EXERCISE OBJECTIVE
Using the listing below, set down exactly the lines starting at the line that contains "export IMPL_rrSetupSlack_ns=0.33" and ending at the line that contains "export IMPL_grt_max_degree=30", both included, and no others.

● ● ● ● ● ● ●

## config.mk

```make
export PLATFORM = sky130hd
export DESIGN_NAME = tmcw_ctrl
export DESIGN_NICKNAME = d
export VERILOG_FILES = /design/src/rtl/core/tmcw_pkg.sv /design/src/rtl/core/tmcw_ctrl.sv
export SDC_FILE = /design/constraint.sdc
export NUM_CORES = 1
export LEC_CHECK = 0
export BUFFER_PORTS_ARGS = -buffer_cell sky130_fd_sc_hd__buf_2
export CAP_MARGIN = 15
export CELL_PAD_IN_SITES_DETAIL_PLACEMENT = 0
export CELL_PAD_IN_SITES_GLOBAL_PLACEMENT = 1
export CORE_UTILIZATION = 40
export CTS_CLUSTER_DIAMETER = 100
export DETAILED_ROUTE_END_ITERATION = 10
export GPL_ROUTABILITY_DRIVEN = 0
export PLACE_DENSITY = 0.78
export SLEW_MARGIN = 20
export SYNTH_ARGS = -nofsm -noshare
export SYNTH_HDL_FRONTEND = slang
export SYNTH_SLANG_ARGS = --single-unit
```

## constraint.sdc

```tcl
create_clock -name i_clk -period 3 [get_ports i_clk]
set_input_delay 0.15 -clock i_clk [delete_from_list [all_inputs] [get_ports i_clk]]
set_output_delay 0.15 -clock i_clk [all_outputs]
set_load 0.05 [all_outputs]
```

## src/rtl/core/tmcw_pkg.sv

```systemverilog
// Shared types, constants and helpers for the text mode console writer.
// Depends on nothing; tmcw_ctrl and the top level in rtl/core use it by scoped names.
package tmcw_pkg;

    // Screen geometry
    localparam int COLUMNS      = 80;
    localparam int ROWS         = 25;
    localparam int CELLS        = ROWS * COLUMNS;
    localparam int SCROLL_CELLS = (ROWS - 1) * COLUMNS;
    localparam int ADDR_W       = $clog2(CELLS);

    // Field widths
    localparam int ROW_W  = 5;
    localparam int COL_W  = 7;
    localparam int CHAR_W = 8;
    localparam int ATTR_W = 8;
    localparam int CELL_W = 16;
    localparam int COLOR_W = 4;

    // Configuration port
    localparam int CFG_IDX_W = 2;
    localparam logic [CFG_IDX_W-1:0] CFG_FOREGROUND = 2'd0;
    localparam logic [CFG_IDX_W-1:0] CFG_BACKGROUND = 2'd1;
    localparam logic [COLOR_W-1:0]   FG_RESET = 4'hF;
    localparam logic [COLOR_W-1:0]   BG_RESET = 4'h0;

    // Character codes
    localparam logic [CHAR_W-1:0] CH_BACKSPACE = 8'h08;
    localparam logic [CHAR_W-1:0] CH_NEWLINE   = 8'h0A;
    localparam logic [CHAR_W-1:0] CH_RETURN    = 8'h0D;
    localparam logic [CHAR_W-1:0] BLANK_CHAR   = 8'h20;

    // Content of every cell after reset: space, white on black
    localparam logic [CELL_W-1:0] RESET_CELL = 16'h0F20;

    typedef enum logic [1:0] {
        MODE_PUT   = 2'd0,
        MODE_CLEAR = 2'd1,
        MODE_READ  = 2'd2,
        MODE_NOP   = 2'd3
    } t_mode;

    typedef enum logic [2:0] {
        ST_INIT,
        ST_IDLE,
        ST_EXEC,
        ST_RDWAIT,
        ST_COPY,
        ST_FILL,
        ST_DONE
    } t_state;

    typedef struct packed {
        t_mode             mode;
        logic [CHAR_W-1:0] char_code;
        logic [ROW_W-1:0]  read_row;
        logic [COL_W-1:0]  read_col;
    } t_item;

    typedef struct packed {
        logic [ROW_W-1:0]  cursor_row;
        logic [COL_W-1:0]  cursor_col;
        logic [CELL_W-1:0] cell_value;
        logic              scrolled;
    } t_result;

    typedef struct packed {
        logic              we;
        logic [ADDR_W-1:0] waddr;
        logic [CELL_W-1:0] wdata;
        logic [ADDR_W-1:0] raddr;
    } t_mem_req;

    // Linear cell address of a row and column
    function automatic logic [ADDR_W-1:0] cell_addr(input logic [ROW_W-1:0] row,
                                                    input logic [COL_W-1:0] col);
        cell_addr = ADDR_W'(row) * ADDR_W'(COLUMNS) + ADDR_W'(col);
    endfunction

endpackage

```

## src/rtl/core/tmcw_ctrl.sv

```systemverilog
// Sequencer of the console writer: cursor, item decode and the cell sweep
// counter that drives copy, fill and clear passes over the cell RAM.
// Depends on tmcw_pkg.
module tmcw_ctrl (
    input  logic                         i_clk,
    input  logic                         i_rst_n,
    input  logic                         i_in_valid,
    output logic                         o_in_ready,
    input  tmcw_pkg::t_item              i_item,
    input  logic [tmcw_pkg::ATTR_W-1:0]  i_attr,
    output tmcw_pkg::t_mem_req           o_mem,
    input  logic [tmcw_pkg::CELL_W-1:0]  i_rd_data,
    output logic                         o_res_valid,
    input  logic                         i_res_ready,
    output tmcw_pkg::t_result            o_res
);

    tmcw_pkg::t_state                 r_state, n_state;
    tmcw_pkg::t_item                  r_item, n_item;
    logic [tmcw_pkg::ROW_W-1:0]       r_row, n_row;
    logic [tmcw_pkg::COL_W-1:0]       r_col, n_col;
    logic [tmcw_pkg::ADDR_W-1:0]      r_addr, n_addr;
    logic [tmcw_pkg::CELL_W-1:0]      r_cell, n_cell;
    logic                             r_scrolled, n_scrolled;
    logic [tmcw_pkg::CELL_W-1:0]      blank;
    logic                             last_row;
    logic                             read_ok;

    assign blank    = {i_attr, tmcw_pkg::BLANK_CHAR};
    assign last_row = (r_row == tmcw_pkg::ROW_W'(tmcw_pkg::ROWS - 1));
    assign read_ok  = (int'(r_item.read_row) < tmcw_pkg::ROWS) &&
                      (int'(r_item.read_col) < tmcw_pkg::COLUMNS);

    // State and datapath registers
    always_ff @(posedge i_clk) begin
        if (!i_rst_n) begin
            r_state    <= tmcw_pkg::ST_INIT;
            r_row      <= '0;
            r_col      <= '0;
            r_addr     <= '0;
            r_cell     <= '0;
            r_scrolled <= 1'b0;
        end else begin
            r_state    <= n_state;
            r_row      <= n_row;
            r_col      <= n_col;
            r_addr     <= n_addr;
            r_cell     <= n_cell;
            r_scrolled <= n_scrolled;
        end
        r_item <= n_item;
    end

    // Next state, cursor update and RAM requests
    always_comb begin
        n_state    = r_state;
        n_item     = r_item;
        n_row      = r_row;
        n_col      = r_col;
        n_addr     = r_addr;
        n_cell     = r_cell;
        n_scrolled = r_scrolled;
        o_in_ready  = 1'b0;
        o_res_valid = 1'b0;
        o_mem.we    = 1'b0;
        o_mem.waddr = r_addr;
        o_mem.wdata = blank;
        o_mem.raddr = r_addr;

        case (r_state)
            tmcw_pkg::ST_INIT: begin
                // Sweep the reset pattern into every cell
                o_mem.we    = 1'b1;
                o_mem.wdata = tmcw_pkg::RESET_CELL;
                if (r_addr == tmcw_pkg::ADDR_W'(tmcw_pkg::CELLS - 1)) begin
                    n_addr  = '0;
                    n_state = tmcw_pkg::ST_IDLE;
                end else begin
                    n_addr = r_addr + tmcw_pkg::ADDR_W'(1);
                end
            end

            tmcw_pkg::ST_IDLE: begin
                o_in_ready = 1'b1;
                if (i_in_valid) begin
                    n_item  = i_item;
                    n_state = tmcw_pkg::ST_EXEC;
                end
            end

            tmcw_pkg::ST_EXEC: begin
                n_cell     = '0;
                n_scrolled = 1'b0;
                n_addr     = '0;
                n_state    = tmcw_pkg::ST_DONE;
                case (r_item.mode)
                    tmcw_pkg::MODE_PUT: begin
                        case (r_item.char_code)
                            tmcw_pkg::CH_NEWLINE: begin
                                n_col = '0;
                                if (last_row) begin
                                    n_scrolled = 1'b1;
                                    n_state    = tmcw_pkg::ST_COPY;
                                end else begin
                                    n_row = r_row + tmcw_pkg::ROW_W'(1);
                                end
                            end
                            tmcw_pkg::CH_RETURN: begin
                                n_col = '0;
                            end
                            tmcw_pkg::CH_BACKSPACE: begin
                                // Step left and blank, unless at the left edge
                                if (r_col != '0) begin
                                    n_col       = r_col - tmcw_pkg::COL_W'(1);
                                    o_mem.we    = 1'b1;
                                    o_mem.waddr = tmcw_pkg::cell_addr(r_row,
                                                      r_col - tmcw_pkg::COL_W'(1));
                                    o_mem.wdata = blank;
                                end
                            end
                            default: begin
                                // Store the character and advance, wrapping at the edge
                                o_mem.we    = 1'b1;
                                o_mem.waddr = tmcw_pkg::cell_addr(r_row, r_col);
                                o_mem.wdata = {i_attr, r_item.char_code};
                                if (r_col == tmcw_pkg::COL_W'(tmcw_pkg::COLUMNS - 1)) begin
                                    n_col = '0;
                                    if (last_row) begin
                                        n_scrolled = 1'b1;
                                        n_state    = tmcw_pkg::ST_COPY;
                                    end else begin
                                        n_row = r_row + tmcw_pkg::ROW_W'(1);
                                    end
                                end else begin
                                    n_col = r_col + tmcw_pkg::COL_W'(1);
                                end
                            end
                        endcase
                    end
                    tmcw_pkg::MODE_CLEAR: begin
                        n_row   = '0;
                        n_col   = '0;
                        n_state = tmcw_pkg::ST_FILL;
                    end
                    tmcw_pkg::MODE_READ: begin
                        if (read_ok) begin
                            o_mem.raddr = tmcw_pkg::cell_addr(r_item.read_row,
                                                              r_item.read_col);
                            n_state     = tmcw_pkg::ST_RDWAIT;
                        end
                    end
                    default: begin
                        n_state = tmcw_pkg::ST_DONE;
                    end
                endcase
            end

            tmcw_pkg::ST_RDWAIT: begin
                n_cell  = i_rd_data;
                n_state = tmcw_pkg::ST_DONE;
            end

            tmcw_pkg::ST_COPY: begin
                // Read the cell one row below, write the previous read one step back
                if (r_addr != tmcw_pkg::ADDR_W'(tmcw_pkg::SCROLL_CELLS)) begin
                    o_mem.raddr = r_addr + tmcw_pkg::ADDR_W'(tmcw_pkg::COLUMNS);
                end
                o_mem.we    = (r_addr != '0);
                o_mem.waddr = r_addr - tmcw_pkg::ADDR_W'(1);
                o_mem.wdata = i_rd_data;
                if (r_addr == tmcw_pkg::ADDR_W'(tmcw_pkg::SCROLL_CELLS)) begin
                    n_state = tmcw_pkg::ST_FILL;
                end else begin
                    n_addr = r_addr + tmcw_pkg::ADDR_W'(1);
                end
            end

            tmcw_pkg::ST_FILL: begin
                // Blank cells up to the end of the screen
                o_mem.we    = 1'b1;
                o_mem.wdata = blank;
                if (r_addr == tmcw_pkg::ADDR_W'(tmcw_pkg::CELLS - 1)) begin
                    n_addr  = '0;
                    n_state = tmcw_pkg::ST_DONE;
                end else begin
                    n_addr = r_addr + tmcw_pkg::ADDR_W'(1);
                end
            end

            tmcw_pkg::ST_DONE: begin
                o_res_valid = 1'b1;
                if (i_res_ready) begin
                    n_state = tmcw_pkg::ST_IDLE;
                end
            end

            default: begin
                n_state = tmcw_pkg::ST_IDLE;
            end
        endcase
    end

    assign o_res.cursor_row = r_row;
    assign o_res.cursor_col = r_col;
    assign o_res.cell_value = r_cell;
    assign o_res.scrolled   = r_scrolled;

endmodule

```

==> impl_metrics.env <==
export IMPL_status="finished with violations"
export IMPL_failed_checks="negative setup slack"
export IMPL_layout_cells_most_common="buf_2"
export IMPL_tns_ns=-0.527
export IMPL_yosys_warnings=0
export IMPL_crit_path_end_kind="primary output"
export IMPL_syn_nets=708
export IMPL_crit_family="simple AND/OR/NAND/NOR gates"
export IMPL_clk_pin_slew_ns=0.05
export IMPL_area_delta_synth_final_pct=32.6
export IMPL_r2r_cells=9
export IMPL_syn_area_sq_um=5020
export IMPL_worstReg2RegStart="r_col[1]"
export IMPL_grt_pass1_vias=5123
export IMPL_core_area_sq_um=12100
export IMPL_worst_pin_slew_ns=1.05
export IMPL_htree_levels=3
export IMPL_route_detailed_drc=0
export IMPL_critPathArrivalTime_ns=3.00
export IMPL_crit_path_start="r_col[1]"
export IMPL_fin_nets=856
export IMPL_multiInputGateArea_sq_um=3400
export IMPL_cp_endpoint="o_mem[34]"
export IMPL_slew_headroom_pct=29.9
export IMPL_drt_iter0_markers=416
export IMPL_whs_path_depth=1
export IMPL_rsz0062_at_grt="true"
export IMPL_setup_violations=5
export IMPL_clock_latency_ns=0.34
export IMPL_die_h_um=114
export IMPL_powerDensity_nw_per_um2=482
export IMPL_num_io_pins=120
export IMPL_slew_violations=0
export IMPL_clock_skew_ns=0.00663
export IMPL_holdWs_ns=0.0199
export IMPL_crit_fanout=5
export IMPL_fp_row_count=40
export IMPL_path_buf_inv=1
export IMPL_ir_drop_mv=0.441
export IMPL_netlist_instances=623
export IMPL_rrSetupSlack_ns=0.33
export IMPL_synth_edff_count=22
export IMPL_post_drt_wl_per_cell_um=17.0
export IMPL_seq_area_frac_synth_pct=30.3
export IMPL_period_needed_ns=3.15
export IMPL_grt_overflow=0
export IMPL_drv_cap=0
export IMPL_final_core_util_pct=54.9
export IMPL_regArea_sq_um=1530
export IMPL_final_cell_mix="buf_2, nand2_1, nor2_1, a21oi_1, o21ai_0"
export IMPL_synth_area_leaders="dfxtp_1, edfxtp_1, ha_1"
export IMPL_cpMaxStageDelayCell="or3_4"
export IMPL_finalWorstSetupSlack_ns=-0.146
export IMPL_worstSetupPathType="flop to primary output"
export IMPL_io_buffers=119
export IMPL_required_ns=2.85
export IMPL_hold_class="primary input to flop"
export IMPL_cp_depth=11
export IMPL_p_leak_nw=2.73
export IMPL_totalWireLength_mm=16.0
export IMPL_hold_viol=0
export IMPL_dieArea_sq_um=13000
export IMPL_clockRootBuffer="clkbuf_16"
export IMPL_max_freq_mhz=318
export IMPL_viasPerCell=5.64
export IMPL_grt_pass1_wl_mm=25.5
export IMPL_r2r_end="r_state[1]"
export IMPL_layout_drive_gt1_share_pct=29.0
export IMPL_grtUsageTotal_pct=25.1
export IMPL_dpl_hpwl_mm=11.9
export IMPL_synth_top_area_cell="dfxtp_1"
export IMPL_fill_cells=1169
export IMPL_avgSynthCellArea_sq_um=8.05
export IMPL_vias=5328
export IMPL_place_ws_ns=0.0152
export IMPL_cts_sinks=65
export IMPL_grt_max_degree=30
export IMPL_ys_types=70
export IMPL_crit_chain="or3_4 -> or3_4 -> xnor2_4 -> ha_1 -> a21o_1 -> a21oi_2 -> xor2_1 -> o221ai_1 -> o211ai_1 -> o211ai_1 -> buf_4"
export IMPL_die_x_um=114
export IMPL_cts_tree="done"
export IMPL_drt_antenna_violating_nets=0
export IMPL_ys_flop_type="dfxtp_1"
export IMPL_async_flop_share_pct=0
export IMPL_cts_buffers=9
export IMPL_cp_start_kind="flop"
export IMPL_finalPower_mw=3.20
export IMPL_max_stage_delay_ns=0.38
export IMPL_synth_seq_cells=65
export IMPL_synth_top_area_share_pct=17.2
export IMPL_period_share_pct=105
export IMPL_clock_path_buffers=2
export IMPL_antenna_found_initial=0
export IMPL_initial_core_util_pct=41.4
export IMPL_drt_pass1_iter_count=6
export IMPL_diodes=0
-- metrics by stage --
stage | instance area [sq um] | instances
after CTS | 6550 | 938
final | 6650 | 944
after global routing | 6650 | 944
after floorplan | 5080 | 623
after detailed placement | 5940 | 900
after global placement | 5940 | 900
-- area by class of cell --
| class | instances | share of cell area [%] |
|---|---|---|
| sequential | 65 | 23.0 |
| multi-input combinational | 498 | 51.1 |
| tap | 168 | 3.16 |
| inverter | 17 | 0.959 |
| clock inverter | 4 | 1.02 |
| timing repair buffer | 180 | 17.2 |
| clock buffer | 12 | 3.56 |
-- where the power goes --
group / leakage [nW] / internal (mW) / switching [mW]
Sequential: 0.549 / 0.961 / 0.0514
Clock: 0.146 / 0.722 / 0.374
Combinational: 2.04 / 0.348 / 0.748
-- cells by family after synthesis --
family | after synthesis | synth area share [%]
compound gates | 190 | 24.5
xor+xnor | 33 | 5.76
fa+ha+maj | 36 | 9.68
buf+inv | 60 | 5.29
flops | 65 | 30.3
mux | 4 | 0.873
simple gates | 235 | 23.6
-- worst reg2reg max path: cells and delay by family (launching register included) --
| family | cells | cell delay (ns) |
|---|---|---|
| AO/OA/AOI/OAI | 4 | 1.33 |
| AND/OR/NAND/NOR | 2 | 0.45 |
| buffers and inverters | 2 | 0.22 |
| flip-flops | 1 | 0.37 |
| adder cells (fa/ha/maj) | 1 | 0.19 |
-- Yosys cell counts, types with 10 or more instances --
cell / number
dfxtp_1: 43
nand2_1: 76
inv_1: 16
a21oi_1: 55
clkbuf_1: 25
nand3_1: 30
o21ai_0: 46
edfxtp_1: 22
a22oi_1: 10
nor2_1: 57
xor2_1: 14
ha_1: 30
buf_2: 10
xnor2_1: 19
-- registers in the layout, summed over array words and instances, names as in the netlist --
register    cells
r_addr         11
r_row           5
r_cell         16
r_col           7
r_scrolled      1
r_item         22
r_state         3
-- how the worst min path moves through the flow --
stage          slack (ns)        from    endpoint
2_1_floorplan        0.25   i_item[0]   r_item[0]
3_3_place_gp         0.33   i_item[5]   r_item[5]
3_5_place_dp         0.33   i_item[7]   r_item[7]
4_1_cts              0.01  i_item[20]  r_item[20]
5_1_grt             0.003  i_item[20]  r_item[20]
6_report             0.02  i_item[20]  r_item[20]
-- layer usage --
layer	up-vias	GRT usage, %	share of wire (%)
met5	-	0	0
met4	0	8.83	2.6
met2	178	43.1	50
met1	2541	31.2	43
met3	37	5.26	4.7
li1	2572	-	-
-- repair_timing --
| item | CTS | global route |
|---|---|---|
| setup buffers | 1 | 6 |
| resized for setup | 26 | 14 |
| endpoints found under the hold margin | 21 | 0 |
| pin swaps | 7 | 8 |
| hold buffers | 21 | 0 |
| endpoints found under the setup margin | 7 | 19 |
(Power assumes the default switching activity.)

● ● ● ● ● ● ●

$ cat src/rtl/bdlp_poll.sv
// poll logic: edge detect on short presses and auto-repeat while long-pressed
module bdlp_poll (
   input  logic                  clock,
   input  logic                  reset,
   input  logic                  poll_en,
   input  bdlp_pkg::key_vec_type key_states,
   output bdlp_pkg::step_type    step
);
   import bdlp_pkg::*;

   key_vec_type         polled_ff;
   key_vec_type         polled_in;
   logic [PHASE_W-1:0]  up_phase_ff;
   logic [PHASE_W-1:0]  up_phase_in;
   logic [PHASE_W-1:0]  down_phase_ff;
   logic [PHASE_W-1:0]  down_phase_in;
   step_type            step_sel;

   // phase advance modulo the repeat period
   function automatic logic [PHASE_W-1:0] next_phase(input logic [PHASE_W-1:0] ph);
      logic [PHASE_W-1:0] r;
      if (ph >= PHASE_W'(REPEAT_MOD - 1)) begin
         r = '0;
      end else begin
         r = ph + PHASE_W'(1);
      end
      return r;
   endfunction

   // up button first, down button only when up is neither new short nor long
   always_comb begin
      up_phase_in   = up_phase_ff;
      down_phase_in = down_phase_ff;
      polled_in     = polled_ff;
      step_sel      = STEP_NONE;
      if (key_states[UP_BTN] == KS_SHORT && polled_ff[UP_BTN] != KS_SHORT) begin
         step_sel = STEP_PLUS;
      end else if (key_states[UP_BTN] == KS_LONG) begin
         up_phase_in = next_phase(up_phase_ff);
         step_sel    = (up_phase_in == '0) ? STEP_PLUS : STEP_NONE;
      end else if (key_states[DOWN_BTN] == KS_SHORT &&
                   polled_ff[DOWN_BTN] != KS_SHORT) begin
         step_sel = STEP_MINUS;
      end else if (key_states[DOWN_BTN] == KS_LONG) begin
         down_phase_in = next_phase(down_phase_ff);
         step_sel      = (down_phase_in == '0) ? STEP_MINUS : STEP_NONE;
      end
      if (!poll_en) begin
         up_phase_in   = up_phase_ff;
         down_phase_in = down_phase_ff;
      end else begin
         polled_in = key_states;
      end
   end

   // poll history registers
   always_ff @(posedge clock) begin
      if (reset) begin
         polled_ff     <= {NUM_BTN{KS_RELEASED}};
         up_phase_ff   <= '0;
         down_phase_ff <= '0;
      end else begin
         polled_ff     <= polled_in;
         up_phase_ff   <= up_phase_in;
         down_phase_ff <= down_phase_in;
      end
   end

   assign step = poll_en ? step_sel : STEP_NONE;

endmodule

● ● ● ● ● ● ●

TASK RESULT
export IMPL_rrSetupSlack_ns=0.33
export IMPL_synth_edff_count=22
export IMPL_post_drt_wl_per_cell_um=17.0
export IMPL_seq_area_frac_synth_pct=30.3
export IMPL_period_needed_ns=3.15
export IMPL_grt_overflow=0
export IMPL_drv_cap=0
export IMPL_final_core_util_pct=54.9
export IMPL_regArea_sq_um=1530
export IMPL_final_cell_mix="buf_2, nand2_1, nor2_1, a21oi_1, o21ai_0"
export IMPL_synth_area_leaders="dfxtp_1, edfxtp_1, ha_1"
export IMPL_cpMaxStageDelayCell="or3_4"
export IMPL_finalWorstSetupSlack_ns=-0.146
export IMPL_worstSetupPathType="flop to primary output"
export IMPL_io_buffers=119
export IMPL_required_ns=2.85
export IMPL_hold_class="primary input to flop"
export IMPL_cp_depth=11
export IMPL_p_leak_nw=2.73
export IMPL_totalWireLength_mm=16.0
export IMPL_hold_viol=0
export IMPL_dieArea_sq_um=13000
export IMPL_clockRootBuffer="clkbuf_16"
export IMPL_max_freq_mhz=318
export IMPL_viasPerCell=5.64
export IMPL_grt_pass1_wl_mm=25.5
export IMPL_r2r_end="r_state[1]"
export IMPL_layout_drive_gt1_share_pct=29.0
export IMPL_grtUsageTotal_pct=25.1
export IMPL_dpl_hpwl_mm=11.9
export IMPL_synth_top_area_cell="dfxtp_1"
export IMPL_fill_cells=1169
export IMPL_avgSynthCellArea_sq_um=8.05
export IMPL_vias=5328
export IMPL_place_ws_ns=0.0152
export IMPL_cts_sinks=65
export IMPL_grt_max_degree=30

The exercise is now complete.